What was fast-becoming received wisdom among herpetologists, namely that snake venom composition normally reflects the variety of their prey, has been disproved in one common species of North American rattlesnake.

Many recent studies had identified links between the type of prey and the type of venom that had evolved in venomous snake species world-wide. This was thought to reflect natural selection to optimise venom for different prey, and sometimes evolutionary 'arms- races' between snake and prey species.

New research by an international team led by Bangor scientists Dr. Giulia Zancolli (now at the Swiss Institute of Bioinformatics) and Dr. Wolfgang Wüster of the University's School of Natural Sciences, and published today in Proceedings of the Royal Society B, has disproved this assumption in the North American Mojave rattlesnake, Crotalus scutulatus, and has reopened the debate on what drives the evolution of diverse venoms in snakes.

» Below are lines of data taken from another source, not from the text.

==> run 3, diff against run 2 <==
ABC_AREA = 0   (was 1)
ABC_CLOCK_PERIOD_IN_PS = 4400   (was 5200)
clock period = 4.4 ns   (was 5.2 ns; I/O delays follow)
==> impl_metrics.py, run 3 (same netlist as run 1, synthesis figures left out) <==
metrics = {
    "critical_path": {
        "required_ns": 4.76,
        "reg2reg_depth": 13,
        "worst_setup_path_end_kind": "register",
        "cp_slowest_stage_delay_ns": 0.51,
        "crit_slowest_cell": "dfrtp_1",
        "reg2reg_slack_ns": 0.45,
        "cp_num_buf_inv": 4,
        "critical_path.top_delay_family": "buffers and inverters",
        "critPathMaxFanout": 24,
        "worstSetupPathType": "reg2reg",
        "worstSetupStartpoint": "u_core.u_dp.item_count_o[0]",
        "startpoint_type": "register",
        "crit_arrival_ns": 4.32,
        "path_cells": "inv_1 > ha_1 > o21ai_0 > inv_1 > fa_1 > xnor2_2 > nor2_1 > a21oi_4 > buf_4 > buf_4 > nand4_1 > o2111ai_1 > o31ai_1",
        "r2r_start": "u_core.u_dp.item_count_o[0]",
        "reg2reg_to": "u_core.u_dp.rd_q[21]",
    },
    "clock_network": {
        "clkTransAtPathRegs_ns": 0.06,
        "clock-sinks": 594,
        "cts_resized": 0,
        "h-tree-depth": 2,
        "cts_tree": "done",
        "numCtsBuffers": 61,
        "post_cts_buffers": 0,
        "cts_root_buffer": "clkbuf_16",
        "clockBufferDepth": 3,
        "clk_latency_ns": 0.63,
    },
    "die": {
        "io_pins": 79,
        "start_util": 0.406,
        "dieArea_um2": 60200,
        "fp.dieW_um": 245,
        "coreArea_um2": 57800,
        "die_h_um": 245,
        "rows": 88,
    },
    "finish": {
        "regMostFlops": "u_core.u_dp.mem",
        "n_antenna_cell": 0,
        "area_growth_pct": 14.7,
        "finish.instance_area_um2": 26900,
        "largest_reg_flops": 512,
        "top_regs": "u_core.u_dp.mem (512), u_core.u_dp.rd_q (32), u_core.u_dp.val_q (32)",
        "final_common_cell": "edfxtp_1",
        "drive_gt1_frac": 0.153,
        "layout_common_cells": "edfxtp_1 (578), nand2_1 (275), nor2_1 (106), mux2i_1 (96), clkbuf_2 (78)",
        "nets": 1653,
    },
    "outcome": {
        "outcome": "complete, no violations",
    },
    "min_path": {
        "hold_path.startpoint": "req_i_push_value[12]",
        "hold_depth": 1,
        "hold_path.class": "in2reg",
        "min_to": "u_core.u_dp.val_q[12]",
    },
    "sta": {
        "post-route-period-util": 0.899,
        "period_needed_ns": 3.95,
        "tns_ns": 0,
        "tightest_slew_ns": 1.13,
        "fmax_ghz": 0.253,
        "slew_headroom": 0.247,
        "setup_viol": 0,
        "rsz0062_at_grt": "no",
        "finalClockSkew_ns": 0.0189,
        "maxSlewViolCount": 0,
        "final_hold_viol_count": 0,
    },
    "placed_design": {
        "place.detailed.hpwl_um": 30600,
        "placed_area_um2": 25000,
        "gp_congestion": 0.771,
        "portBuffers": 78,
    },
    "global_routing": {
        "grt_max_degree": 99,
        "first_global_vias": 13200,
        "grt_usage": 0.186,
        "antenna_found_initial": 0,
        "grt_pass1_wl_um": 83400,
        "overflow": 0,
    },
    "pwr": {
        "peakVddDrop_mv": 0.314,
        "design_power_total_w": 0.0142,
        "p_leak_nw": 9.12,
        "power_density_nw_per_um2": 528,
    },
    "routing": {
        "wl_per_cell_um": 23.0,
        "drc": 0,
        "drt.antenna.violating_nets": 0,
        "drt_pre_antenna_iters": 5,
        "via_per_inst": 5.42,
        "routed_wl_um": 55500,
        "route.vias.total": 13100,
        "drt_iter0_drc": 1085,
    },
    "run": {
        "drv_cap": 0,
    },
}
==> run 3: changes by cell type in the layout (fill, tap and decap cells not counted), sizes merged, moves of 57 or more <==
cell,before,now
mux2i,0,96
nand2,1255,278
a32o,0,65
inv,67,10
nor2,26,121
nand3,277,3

Across their range, different populations of Mojave rattlesnake display two distinct venom types: neurotoxic venoms, termed "Venom A", which cause paralysis, or haemotoxic venoms, termed "Venom B", which cause local tissue damage and bleeding. The neurotoxic venoms can be as much as ten times more lethal than the haemotoxic venoms, despite populations with varying venom types living within fairly close proximities to each other.

While seeking to understand in greater depth the reasons behind this spectacular venom variation within this one common species, what the researchers found, or rather, did not find in this case, was the expected correlation between diet and snake venom types. Neither did they find a correlation between venom variety and the genetic divergence of different populations within the same species.

"We expected to find that the distribution of the different venom types would reflect what prey the snakes eat in different places. Instead, what we found was that the venom variation matched environmental factors such as climate and vegetation much more closely." explains Dr. Wolfgang Wüster of Bangor University's School of Natural Sciences.

He continues: "This challenges the current widespread assumption that diet composition is the key driver of venom composition. These results reopen the entire discussion on what really drives the evolution of venom composition in snakes."

"The reason we study snake venom evolution is that animal venom systems provide us with a good model to better understand the forces at play within evolutionary adaptions. Clearly, the exact way in which natural selection acts on venom composition can be a lot subtler and more complex than is often assumed."

Giulia Zancolli added: "What I found particularly fascinating is the way our study was able to bring to light how in nature there are barriers that impose strong selective pressures, but which are not obvious to our eyes. It is only with comprehensive sampling and looking at many different factors, like diet, genetics and environment at the same time that we can start to capture them".